Jennifer Joe, Whitney Family Professor of Accounting, Cohen Family Lerner Director of Diversity and Chief Diversity Advocate in the Alfred Lerner College of Business and Economics, has been named to the Public Company Accounting Oversight Board’s (PCAOB) Investor Advisory Group (IAG). According to the PCAOB, “the IAG advises on matters concerning the PCAOB’s mission to oversee the audit of companies that are subject to the securities laws, and related matters, in order to protect the interests of investors and further the public interest in the preparation of informative, accurate, and independent audit reports, including investors’ perspectives on key areas of concern and potential emerging issues related to the PCAOB’s oversight activities.”

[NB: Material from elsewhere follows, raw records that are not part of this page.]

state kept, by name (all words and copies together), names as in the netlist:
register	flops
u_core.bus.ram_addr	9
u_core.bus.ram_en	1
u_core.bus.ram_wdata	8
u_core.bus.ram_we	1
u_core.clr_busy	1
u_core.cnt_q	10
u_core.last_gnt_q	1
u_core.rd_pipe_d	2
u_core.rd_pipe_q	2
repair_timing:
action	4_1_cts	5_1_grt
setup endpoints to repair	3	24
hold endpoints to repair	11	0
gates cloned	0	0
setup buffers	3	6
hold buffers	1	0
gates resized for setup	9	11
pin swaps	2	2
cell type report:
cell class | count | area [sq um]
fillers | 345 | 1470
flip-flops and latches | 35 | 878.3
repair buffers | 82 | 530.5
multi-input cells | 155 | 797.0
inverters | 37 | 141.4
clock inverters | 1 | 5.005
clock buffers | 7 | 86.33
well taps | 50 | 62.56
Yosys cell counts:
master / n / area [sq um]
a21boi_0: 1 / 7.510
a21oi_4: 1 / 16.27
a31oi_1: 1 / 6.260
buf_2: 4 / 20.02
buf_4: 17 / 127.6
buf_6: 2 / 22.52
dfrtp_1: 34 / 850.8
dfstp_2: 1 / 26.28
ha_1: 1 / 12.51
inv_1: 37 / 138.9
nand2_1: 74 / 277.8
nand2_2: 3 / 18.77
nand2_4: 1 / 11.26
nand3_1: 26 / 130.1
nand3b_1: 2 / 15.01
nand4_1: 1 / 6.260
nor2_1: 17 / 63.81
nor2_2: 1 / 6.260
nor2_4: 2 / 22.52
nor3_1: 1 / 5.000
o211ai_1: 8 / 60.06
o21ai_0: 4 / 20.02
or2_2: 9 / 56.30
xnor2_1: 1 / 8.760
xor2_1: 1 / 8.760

Lynn Ferro, graduate research assistant for the Department of Behavioral Health and Nutrition, was honored with a predoctoral fellowship award from the American Society for Nutrition Foundation. This funds award outstanding research projects proposed and conducted by ASN members enrolled in a graduate program in nutrition. Ferro plans to use the award to fund the sequencing analysis for her intervention study focusing on the microbial changes due to the introduction of first foods and the complementary diet of infants, a critical period in the formation of their gastrointestinal microbiome. In the study, 5-month-old infants who are ready for solid foods and have been fed human milk only, will be randomly assigned to an intervention group and provided one of four complementary foods for two weeks: infant rice cereal, beef puree, prune puree or carrot puree. The sequencing analysis will be used to determine the differences in microbial communities based on these dietary interventions. “The first 1,000 days of life are often referred to as the sensitive period, when factors such as delivery mode, environment and diet composition influence and potentially imprint the shaping microbiota,” she said. Jillian Trabulsi, chair and associate professor of behavioral health and nutrition. “Lynn’s study will test how the introduction of higher fiber and lower protein fruits and vegetables as first foods will increase the microbial diversity and richness of the infant gut compared to common first foods, such as cereal.”

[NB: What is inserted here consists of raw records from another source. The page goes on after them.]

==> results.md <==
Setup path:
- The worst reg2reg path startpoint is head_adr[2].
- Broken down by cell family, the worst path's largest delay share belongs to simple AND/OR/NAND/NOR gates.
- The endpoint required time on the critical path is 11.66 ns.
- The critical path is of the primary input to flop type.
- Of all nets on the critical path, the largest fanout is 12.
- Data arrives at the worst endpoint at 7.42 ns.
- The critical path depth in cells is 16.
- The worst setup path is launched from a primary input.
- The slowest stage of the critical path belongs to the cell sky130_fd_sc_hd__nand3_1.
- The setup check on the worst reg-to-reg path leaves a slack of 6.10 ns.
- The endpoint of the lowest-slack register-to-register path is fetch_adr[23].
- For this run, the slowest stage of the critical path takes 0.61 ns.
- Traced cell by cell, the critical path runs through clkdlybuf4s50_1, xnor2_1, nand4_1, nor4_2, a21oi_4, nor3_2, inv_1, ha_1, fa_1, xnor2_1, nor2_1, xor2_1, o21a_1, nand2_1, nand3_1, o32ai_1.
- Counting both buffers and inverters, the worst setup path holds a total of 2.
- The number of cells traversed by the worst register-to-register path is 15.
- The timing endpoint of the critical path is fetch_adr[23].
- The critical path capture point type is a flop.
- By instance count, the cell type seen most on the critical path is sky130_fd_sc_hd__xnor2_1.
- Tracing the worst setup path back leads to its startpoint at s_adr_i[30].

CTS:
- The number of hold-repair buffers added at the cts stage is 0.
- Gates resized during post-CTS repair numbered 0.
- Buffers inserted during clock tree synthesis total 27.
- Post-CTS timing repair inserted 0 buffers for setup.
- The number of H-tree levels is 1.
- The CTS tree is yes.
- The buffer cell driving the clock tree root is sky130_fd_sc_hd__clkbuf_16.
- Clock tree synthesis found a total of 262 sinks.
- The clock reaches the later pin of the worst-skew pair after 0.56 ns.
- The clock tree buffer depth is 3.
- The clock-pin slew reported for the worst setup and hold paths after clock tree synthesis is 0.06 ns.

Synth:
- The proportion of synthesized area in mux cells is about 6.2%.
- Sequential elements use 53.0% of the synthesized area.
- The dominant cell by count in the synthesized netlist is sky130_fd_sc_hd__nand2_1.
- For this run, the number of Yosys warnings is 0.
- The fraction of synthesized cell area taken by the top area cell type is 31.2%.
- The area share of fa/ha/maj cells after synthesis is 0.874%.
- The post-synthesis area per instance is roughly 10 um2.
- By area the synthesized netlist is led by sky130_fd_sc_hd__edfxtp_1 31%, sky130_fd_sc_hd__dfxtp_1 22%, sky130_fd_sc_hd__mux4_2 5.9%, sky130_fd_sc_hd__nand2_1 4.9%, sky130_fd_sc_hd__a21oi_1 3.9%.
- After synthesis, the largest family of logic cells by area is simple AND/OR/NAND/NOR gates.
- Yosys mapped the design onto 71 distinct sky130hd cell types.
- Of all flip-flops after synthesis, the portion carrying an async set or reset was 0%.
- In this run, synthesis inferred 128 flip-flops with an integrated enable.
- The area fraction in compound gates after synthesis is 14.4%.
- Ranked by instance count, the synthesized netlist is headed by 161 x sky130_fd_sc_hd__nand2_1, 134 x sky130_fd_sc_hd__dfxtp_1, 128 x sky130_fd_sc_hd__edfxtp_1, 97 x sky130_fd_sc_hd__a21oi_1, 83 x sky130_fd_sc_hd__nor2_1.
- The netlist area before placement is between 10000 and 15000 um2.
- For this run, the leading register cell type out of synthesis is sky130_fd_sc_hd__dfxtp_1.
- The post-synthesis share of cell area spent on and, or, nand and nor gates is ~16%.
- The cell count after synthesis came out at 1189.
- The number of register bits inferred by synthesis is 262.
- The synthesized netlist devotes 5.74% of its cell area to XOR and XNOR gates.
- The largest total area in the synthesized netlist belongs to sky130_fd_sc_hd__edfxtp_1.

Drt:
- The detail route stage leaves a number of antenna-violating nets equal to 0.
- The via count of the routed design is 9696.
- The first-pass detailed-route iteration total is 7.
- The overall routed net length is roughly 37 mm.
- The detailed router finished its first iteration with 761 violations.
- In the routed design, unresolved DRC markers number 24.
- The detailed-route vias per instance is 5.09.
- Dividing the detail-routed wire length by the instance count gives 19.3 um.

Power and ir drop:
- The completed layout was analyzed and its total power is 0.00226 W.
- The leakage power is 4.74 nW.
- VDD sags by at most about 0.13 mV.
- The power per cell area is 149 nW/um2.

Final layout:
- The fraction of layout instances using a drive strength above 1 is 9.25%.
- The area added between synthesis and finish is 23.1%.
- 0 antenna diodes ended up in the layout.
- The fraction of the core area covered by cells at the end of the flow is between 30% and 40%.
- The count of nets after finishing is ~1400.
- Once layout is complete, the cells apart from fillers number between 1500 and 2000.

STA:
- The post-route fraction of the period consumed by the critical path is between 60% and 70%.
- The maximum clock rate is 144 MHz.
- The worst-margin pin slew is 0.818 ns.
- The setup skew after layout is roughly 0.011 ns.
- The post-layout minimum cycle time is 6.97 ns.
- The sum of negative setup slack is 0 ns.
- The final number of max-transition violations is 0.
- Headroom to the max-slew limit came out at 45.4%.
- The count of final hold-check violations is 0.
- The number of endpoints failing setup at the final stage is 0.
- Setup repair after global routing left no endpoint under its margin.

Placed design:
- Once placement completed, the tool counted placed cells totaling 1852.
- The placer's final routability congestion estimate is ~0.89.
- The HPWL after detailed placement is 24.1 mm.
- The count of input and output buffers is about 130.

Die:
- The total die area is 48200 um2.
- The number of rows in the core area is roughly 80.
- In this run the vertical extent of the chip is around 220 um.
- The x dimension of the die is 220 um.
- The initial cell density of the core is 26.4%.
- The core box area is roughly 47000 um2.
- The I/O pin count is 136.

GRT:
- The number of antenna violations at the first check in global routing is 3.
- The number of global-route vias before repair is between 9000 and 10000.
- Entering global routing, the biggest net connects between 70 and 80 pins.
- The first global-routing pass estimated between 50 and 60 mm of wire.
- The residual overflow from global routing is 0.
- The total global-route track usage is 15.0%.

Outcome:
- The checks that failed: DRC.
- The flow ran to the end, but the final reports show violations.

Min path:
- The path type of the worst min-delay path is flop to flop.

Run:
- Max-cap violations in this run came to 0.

doctoral candidate Lea Stephenson in the Department of Art History has been awarded a fellowship through the New England Regional Fellowship Consortium. She will serve as a resident fellow at specific New England institutions, including the Boston Athenaeum, Massachusetts Historical Society, Schlesinger Library, Radcliffe Institute and Houghton Library, Harvard. During her fellowship, Stephenson will research visual culture and archival material related to late 19th-century New Englanders in Egypt, including watercolors, travel diaries, photograph albums and correspondence. This summer archival research will form the groundwork for her dissertation chapters exploring the multi-sensory landscape experience by Euro-American travelers and souvenirs acquired in Egypt.